I want to prove that if $X_1,X_2$ are i.i.d. random variables then $E[X_1| X_1+X_2] = E[X_2|X_1+X_2]$.
I see that this is intuitive but I think it is by no means trivial yet everybody just states this property as though it was completely obvious. Do I really miss something obvious here?
In my attempt to prove this I didn't get so far. It suffices to show $E[1_AX_1] = E[1_AX_2]$ for $A=\{X_1+X_2\in B\}$ where $B$ is any Borel set. I don't see how this is trivial and would appreciate help to let me see how it works.
The conditional expectation $E[X \mid Y]$ is defined by the property that for every $Z \in \sigma(Y)$, then $$E[XZ] = E[ZE[X \mid Y]]$$
You can think of it as a "projection"[1]; it tells you that in the "space" generated by $Y$ (in this case the sigma algebra $\sigma(Y)$), $X$ and $E[X \mid Y]$ act in the same way on elements of $Y$; like the vectors $(1, 1, 0)$ and $(1,1,4)$ behave in the same way in the $\mathbb R^2$ plane.
Now you know that $$E[X_1Z] = E[Z E[X_1 \mid X_1 + X_2]$$
for every $Z \in \sigma(X_1 + X_2)$. But the left hand side is also equal to $E[X_2Z]$ (since $X_1, X_2$ are iid[2]). Hence
$$E[Z E[X_1 \mid X_1 + X_2]] = E[ZX_2]$$
Looking again at the definition, this tells you that
$$E[X_1 \mid X_1 + X_2] = E[X_2 \mid X_1 + X_2]$$
Another way to do this is looking at the symmetry of the problem; how you going to distinguish $X_1$ and $X_2$? Calling $X_1$ $X_2$ and viceversa leaves everything the same, so clearly the two conditional expectations have to be equal
[1]: Indeed, if we restrict ourselves to functions in $L^2$, then the inner product is precisely $(X,Y) = E[XY]$, so the definition is exactly analogous to the usual definition of projections on euclidean space. Or for elements of Hilbert spaces, for what matter. And in fact $L^2$ is an hilbert space. For functions not in $L^2$, this is a generalization.

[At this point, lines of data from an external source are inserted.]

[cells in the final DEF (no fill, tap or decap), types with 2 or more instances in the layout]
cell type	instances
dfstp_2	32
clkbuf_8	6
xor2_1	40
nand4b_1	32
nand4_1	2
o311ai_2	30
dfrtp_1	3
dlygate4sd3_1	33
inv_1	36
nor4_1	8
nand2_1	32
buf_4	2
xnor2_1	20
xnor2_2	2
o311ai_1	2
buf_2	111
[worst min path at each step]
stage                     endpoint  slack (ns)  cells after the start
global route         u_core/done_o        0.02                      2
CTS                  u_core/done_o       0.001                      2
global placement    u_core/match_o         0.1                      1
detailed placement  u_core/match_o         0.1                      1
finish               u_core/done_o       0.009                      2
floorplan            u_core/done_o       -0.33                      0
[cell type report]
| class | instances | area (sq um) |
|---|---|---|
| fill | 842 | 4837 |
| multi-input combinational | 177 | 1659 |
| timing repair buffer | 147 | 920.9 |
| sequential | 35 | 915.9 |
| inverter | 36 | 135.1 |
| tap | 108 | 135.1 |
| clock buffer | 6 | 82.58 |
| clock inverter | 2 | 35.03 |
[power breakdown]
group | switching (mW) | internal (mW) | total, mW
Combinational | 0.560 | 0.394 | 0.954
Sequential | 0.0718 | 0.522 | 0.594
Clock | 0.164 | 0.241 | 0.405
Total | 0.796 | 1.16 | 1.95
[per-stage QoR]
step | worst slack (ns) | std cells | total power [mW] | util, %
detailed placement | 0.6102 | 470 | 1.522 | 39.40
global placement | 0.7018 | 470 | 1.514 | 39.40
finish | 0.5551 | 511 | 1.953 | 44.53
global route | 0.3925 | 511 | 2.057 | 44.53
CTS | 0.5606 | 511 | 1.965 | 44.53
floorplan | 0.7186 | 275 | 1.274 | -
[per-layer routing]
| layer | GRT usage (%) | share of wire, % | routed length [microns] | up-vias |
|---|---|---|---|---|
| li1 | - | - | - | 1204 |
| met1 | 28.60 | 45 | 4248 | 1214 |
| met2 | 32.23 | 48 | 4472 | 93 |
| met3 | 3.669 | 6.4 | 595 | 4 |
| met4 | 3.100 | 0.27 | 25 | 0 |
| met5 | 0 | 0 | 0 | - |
[config.mk]
export PLATFORM = sky130hd
export DESIGN_NAME = cfg_boot_seq
export DESIGN_NICKNAME = d
export VERILOG_FILES = /design/src/rtl/cfg_boot_pkg.sv /design/src/rtl/cfg_mode_decode.sv /design/src/rtl/cfg_reconfig_qual.sv /design/src/rtl/cfg_boot_fsm.sv /design/src/rtl/cfg_boot_seq.sv
export SDC_FILE = /design/constraint.sdc
export NUM_CORES = 1
export LEC_CHECK = 0
export BUFFER_PORTS_ARGS = -buffer_cell sky130_fd_sc_hd__buf_2
export CELL_PAD_IN_SITES_DETAIL_PLACEMENT = 0
export CELL_PAD_IN_SITES_GLOBAL_PLACEMENT = 1
export CORE_ASPECT_RATIO = 1.4
export CORE_MARGIN = 3
export CORE_UTILIZATION = 39
export DETAILED_ROUTE_END_ITERATION = 8
export GPL_ROUTABILITY_DRIVEN = 0
export GPL_TIMING_DRIVEN = 0
export PLACE_DENSITY = 0.81
export SYNTH_ARGS = -nofsm -noshare
export SYNTH_HDL_FRONTEND = slang
export SYNTH_SLANG_ARGS = --single-unit
[constraint.sdc]
create_clock -name clk -period 1.8 [get_ports clk]
set_clock_uncertainty 0.1 [all_clocks]
set_input_delay 0.27 -clock clk [delete_from_list [all_inputs] [get_ports clk]]
set_output_delay 0.27 -clock clk [all_outputs]
set_load 0.02 [all_outputs]
[src/rtl/cfg_boot_pkg.sv]
`timescale 1ns/1ps
package cfg_boot_pkg;

   localparam int unsigned SRC_COUNT = 5;

   typedef enum logic [2:0] {
      ST_SAMPLE    = 3'd0,
      ST_WAIT_RDY  = 3'd1,
      ST_LOAD      = 3'd2,
      ST_DONE_HOLD = 3'd3,
      ST_USER      = 3'd4,
      ST_FAIL      = 3'd5,
      ST_ERROR     = 3'd6
   } boot_state_e;

   typedef enum logic [2:0] {
      SRC_INT    = 3'd0,
      SRC_XFLASH = 3'd1,
      SRC_SSPI   = 3'd2,
      SRC_SERIAL = 3'd3,
      SRC_PAR    = 3'd4
   } boot_src_e;

   typedef struct packed {
      logic      valid;
      logic      has_alt;
      boot_src_e first;
      boot_src_e second;
   } boot_plan_t;

endpackage

[src/rtl/cfg_mode_decode.sv]
`timescale 1ns/1ps
module cfg_mode_decode
   import cfg_boot_pkg::*;
(
   input  logic [2:0]  mode_i,
   output boot_plan_t  plan_o
);

   always_comb begin
      plan_o = '{valid: 1'b1, has_alt: 1'b0, first: SRC_INT, second: SRC_INT};
      case (mode_i)
         3'b000: plan_o.first = SRC_INT;
         3'b001: plan_o.first = SRC_SSPI;
         3'b010: plan_o.first = SRC_XFLASH;
         3'b011: plan_o.valid = 1'b0;
         3'b100: begin
            plan_o.first   = SRC_INT;
            plan_o.second  = SRC_XFLASH;
            plan_o.has_alt = 1'b1;
         end
         3'b101: plan_o.first = SRC_SERIAL;
         3'b110: begin
            plan_o.first   = SRC_XFLASH;
            plan_o.second  = SRC_INT;
            plan_o.has_alt = 1'b1;
         end
         default: plan_o.first = SRC_PAR;
      endcase
   end

endmodule
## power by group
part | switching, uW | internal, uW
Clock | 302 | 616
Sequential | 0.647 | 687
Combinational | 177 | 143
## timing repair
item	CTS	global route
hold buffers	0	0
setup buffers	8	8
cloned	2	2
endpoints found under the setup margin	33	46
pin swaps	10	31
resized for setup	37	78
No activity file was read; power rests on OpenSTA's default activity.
**src/rtl/brd_pkg.sv**
```systemverilog
package brd_pkg;

    typedef enum logic {
        ST_IDLE = 1'b0,
        ST_RESP = 1'b1
    } route_state_e;

    typedef struct packed {
        logic vga_en;
        logic isa_en;
        logic perr_en;
    } ctrl_t;

    localparam logic [2:0] OFS_CTRL     = 3'd0;
    localparam logic [2:0] OFS_IO_BASE  = 3'd1;
    localparam logic [2:0] OFS_IO_LIMIT = 3'd2;
    localparam logic [2:0] OFS_MEM_BASE = 3'd3;
    localparam logic [2:0] OFS_MEM_LIM  = 3'd4;

    localparam int CTRL_VGA_BIT  = 3;
    localparam int CTRL_ISA_BIT  = 2;
    localparam int CTRL_PERR_BIT = 0;

    localparam int VGA_IO_NUM = 2;
    localparam logic [9:0] VGA_IO_LO [VGA_IO_NUM] = '{10'h3B0, 10'h3C0};
    localparam logic [9:0] VGA_IO_HI [VGA_IO_NUM] = '{10'h3BB, 10'h3DF};

    localparam logic [31:0] VGA_MEM_LO = 32'h000A_0000;
    localparam logic [31:0] VGA_MEM_HI = 32'h000B_FFFF;

endpackage

```
**src/rtl/brd_regfile.sv**
```systemverilog
module brd_regfile
    import brd_pkg::*;
#(
    parameter int IO_W  = 16,
    parameter int MEM_W = 16,
    parameter int RD_W  = 16,
    parameter int RA_W  = 3
) (
    input  logic             clk,
    input  logic             rst_n,
    input  logic             wr_en,
    input  logic [RA_W-1:0]  addr,
    input  logic [RD_W-1:0]  wdata,
    output logic [RD_W-1:0]  rdata,
    output ctrl_t            ctrl,
    output logic [IO_W-1:0]  io_base,
    output logic [IO_W-1:0]  io_limit,
    output logic [MEM_W-1:0] mem_base,
    output logic [MEM_W-1:0] mem_limit
);

    localparam logic [IO_W-1:0]  IO_BASE_RST  = '1;
    localparam logic [MEM_W-1:0] MEM_BASE_RST = '1;

    always_ff @(posedge clk or negedge rst_n) begin
        if (!rst_n) begin
            ctrl      <= '0;
            io_base   <= IO_BASE_RST;
            io_limit  <= '0;
            mem_base  <= MEM_BASE_RST;
            mem_limit <= '0;
        end else if (wr_en) begin
            unique case (addr)
                RA_W'(OFS_CTRL): begin
                    ctrl.vga_en  <= wdata[CTRL_VGA_BIT];
                    ctrl.isa_en  <= wdata[CTRL_ISA_BIT];
                    ctrl.perr_en <= wdata[CTRL_PERR_BIT];
                end
                RA_W'(OFS_IO_BASE):  io_base   <= wdata[IO_W-1:0];
                RA_W'(OFS_IO_LIMIT): io_limit  <= wdata[IO_W-1:0];
                RA_W'(OFS_MEM_BASE): mem_base  <= wdata[MEM_W-1:0];
                RA_W'(OFS_MEM_LIM):  mem_limit <= wdata[MEM_W-1:0];
                default: ;
            endcase
        end
    end

    always_comb begin
        rdata = '0;
        unique case (addr)
            RA_W'(OFS_CTRL): begin
                rdata[CTRL_VGA_BIT]  = ctrl.vga_en;
                rdata[CTRL_ISA_BIT]  = ctrl.isa_en;
                rdata[CTRL_PERR_BIT] = ctrl.perr_en;
            end
            RA_W'(OFS_IO_BASE):  rdata = RD_W'(io_base);
            RA_W'(OFS_IO_LIMIT): rdata = RD_W'(io_limit);
            RA_W'(OFS_MEM_BASE): rdata = RD_W'(mem_base);
            RA_W'(OFS_MEM_LIM):  rdata = RD_W'(mem_limit);
            default: rdata = '0;
        endcase
    end

endmodule

```
**src/rtl/brd_addr_decode.sv**
```systemverilog
module brd_addr_decode
    import brd_pkg::*;
#(
    parameter int ADDR_W = 32,
    parameter int IO_W   = 16,
    parameter int MEM_W  = 16
) (
    input  logic [ADDR_W-1:0] addr,
    input  logic              is_io,
    input  ctrl_t             ctrl,
    input  logic [IO_W-1:0]   io_base,
    input  logic [IO_W-1:0]   io_limit,
    input  logic [MEM_W-1:0]  mem_base,
    input  logic [MEM_W-1:0]  mem_limit,
    output logic              to_secondary
);

    localparam logic [ADDR_W-1:0] VMEM_LO = ADDR_W'(VGA_MEM_LO);
    localparam logic [ADDR_W-1:0] VMEM_HI = ADDR_W'(VGA_MEM_HI);

    logic [IO_W-1:0]       io_ofs;
    logic [MEM_W-1:0]      mem_gran;
    logic [9:0]            alias_ofs;
    logic [VGA_IO_NUM-1:0] vga_io_hit;
    logic                  io_in_win;
    logic                  isa_hole;
    logic                  vga_io;
    logic                  mem_in_win;
    logic                  vga_mem;

    assign io_ofs    = addr[IO_W-1:0];
    assign mem_gran  = addr[ADDR_W-1 -: MEM_W];
    assign alias_ofs = addr[9:0];

    for (genvar g = 0; g < VGA_IO_NUM; g++) begin : g_vga_io
        assign vga_io_hit[g] = (alias_ofs >= VGA_IO_LO[g]) && (alias_ofs <= VGA_IO_HI[g]);
    end

    always_comb begin
        io_in_win    = (io_ofs >= io_base) && (io_ofs <= io_limit);
        isa_hole     = ctrl.isa_en && (addr[9:8] != 2'b00);
        vga_io       = ctrl.vga_en && (|vga_io_hit);
        mem_in_win   = (mem_gran >= mem_base) && (mem_gran <= mem_limit);
        vga_mem      = ctrl.vga_en && (addr >= VMEM_LO) && (addr <= VMEM_HI);
        if (is_io) begin
            to_secondary = vga_io || (io_in_win && !isa_hole);
        end else begin
            to_secondary = vga_mem || mem_in_win;
        end
    end

endmodule

```
**src/rtl/brd_route_fsm.sv**
```systemverilog
module brd_route_fsm
    import brd_pkg::*;
(
    input  logic clk,
    input  logic rst_n,
    input  logic req_valid,
    input  logic req_is_write,
    input  logic route_in,
    output logic rsp_valid,
    output logic rsp_to_secondary,
    output logic rsp_is_write
);

    route_state_e state_q, state_d;

    always_comb begin
        state_d = state_q;
        unique case (state_q)
            ST_IDLE: if (req_valid)  state_d = ST_RESP;
            ST_RESP: if (!req_valid) state_d = ST_IDLE;
            default: state_d = ST_IDLE;
        endcase
    end

    always_ff @(posedge clk or negedge rst_n) begin
        if (!rst_n) state_q <= ST_IDLE;
        else        state_q <= state_d;
    end

    always_ff @(posedge clk or negedge rst_n) begin
        if (!rst_n) begin
            rsp_to_secondary <= 1'b0;
            rsp_is_write     <= 1'b0;
        end else if (req_valid) begin
            rsp_to_secondary <= route_in;
            rsp_is_write     <= req_is_write;
        end
    end

    assign rsp_valid = (state_q == ST_RESP);

endmodule

```
**src/rtl/bridge_route_decoder.sv**
```systemverilog
module bridge_route_decoder
    import brd_pkg::*;
#(
    parameter int ADDR_W = 32,
    parameter int IO_W   = 16,
    parameter int MEM_W  = 16,
    parameter int RD_W   = 16,
    parameter int RA_W   = 3,
    parameter int DATA_W = 32
) (
    input  logic              clk,
    input  logic              rst_n,
    input  logic              reg_wr,
    input  logic [RA_W-1:0]   reg_addr,
    input  logic [RD_W-1:0]   reg_wdata,
    output logic [RD_W-1:0]   reg_rdata,
    input  logic              req_valid,
    input  logic [ADDR_W-1:0] req_addr,
    input  logic              req_is_io,
    input  logic              req_is_write,
    output logic              rsp_valid,
    output logic              rsp_to_secondary,
    output logic              rsp_is_write,
    input  logic              sec_abort,
    input  logic [DATA_W-1:0] sec_rdata,
    output logic [DATA_W-1:0] host_rdata,
    input  logic              sec_wr_req,
    output logic              sec_wr_commit,
    input  logic              sec_par_err,
    input  logic              serr_enable,
    input  logic              other_err,
    output logic              serr_req
);

    ctrl_t             ctrl_q;
    logic [IO_W-1:0]   io_base_q, io_limit_q;
    logic [MEM_W-1:0]  mem_base_q, mem_limit_q;
    logic              route_d;

    brd_regfile #(
        .IO_W (IO_W), .MEM_W(MEM_W), .RD_W(RD_W), .RA_W(RA_W)
    ) u_regs (
        .clk      (clk),
        .rst_n    (rst_n),
        .wr_en    (reg_wr),
        .addr     (reg_addr),
        .wdata    (reg_wdata),
        .rdata    (reg_rdata),
        .ctrl     (ctrl_q),
        .io_base  (io_base_q),
        .io_limit (io_limit_q),
        .mem_base (mem_base_q),
        .mem_limit(mem_limit_q)
    );

    brd_addr_decode #(
        .ADDR_W(ADDR_W), .IO_W(IO_W), .MEM_W(MEM_W)
    ) u_dec (
        .addr        (req_addr),
        .is_io       (req_is_io),
        .ctrl        (ctrl_q),
        .io_base     (io_base_q),
        .io_limit    (io_limit_q),
        .mem_base    (mem_base_q),
        .mem_limit   (mem_limit_q),
        .to_secondary(route_d)
    );

    brd_route_fsm u_fsm (
        .clk             (clk),
        .rst_n           (rst_n),
        .req_valid       (req_valid),
        .req_is_write    (req_is_write),
        .route_in        (route_d),
        .rsp_valid       (rsp_valid),
        .rsp_to_secondary(rsp_to_secondary),
        .rsp_is_write    (rsp_is_write)
    );

    // Master abort mode is fixed at zero: all-ones reads, dropped writes.
    assign host_rdata    = sec_abort ? '1 : sec_rdata;
    assign sec_wr_commit = sec_wr_req && !sec_abort;

    assign serr_req = (sec_par_err && ctrl_q.perr_en && serr_enable) || other_err;

endmodule

```
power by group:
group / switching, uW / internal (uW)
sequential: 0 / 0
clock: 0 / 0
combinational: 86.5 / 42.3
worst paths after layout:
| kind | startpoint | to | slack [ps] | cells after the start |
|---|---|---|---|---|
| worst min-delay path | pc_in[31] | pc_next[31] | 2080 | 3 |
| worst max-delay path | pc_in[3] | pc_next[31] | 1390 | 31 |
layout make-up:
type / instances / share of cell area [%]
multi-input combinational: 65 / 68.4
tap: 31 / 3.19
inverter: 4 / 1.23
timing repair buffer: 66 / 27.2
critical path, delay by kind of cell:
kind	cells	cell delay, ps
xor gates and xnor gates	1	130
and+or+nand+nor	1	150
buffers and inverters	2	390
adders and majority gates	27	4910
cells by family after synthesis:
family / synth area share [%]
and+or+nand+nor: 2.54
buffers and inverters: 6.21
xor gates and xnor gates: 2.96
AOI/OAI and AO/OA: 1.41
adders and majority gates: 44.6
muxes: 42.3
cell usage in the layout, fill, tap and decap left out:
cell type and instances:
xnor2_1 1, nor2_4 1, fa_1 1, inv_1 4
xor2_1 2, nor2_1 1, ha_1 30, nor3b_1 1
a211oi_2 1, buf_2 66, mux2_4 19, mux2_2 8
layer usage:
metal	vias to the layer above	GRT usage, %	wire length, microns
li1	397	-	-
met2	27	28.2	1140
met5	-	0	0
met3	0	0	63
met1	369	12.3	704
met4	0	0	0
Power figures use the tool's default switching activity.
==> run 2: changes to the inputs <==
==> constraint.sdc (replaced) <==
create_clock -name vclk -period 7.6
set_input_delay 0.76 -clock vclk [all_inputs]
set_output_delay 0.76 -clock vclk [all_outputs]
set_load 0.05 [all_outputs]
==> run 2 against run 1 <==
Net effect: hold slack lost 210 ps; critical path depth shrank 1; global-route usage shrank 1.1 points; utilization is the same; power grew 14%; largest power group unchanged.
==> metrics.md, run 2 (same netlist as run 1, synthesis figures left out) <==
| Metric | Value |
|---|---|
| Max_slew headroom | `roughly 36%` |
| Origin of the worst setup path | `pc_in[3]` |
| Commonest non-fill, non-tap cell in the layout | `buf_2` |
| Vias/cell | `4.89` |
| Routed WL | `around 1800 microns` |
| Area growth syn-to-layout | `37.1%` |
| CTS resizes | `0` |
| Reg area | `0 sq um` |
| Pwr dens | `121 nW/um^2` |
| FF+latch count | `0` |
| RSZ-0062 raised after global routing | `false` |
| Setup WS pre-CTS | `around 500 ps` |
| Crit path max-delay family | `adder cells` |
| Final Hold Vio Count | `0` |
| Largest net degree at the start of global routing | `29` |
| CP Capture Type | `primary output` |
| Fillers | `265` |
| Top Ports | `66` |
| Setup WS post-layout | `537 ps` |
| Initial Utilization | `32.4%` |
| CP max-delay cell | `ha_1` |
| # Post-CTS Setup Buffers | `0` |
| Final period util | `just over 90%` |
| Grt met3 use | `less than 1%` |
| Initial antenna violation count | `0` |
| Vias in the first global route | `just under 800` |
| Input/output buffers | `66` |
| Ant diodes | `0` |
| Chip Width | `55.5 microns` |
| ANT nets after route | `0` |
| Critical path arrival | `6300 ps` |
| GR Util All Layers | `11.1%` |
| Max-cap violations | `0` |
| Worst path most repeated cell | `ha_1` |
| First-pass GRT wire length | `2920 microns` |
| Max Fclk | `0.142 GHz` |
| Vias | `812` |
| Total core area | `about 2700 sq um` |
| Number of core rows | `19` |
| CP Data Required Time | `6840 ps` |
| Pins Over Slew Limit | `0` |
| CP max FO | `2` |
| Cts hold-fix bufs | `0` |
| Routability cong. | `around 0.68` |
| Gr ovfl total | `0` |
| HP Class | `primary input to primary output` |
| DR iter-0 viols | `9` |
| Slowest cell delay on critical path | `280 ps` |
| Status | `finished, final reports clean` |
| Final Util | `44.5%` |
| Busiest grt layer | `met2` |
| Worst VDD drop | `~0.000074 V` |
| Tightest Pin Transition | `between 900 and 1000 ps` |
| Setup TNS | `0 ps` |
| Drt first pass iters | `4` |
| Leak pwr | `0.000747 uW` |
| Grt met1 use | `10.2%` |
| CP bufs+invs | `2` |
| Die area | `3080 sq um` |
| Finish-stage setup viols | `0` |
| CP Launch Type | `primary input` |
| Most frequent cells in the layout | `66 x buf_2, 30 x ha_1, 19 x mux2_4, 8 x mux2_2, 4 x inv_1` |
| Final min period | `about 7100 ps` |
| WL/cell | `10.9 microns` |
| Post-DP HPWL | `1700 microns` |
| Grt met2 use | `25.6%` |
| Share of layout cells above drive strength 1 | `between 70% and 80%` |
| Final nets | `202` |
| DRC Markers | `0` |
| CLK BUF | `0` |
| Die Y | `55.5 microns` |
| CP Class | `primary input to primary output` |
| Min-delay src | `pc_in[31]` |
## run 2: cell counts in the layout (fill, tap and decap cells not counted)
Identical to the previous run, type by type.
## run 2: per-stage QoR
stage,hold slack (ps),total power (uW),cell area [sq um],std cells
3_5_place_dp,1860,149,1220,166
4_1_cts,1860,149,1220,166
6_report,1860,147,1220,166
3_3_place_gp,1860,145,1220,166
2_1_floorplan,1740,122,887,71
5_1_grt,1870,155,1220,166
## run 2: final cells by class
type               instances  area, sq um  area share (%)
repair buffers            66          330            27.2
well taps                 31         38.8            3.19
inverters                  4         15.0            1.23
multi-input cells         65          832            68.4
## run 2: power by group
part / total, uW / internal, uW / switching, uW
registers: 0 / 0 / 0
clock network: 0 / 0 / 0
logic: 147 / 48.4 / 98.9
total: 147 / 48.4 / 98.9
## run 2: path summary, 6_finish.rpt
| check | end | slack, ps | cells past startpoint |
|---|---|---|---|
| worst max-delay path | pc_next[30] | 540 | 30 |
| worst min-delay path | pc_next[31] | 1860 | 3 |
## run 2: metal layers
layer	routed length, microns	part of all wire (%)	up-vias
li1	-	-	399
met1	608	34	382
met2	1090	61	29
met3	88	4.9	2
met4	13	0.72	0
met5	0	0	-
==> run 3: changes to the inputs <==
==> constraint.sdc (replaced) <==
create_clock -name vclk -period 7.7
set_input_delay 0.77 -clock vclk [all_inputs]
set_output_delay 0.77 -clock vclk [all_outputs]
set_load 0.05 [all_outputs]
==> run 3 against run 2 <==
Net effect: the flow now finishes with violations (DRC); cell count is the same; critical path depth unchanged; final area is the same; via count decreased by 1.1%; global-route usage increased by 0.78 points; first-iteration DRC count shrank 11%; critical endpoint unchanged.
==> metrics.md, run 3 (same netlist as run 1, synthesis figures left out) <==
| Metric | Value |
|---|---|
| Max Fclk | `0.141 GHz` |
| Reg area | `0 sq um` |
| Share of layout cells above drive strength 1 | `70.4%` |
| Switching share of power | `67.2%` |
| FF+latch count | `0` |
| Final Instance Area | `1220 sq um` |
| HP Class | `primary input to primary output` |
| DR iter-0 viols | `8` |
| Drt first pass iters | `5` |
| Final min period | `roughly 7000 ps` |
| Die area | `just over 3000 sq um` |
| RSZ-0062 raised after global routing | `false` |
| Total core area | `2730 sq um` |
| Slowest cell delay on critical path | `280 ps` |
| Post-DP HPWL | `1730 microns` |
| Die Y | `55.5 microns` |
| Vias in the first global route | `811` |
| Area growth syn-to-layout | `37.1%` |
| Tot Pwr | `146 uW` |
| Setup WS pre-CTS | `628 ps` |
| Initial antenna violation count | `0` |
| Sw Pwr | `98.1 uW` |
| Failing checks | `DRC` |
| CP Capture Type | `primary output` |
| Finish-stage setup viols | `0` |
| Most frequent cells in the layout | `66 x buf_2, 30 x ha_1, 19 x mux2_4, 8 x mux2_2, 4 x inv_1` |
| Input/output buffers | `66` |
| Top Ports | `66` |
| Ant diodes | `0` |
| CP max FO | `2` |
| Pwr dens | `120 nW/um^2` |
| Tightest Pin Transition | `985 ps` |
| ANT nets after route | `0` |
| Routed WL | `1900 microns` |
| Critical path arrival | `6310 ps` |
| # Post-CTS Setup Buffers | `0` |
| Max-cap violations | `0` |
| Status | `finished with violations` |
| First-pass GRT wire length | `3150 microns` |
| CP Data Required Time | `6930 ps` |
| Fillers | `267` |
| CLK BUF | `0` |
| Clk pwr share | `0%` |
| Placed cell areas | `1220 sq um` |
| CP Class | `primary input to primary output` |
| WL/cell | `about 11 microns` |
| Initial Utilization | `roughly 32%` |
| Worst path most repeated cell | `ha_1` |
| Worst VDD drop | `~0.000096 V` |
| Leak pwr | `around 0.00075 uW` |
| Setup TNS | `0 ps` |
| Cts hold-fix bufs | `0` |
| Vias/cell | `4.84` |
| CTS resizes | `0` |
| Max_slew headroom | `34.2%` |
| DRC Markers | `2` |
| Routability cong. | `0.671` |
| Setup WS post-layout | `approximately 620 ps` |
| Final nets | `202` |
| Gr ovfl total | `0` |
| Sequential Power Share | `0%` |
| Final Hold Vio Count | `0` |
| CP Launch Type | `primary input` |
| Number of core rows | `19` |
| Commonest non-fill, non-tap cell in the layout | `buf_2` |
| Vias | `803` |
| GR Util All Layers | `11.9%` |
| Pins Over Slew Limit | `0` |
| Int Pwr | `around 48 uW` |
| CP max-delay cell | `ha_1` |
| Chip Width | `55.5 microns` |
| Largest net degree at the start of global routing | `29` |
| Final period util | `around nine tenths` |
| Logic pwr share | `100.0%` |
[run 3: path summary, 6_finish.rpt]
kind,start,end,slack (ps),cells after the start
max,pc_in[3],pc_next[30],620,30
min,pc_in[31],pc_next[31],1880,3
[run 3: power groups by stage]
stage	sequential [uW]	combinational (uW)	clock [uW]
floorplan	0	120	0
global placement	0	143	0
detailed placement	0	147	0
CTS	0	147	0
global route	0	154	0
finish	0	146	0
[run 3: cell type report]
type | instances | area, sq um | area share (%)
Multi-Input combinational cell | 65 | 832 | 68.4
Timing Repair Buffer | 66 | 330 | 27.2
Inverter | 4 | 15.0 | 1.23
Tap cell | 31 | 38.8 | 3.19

[2] It suffice to prove that the joint cdf of $(X_1, X_1 + X_2)$ and $(X_2, X_1 + X_2)$ are the same. As the OP @LeBtz pointed out in the comments, the correct argument is as follows: Since $(X_1, X_2)$ and $(X_2, X_1)$ have the same distribution, it follows that $f(X_1, X_2)$ and $f(X_2, X_1)$ also have the same distribution. Applying it to the function $f(x,y) = (x, x+y)$ we prove the result.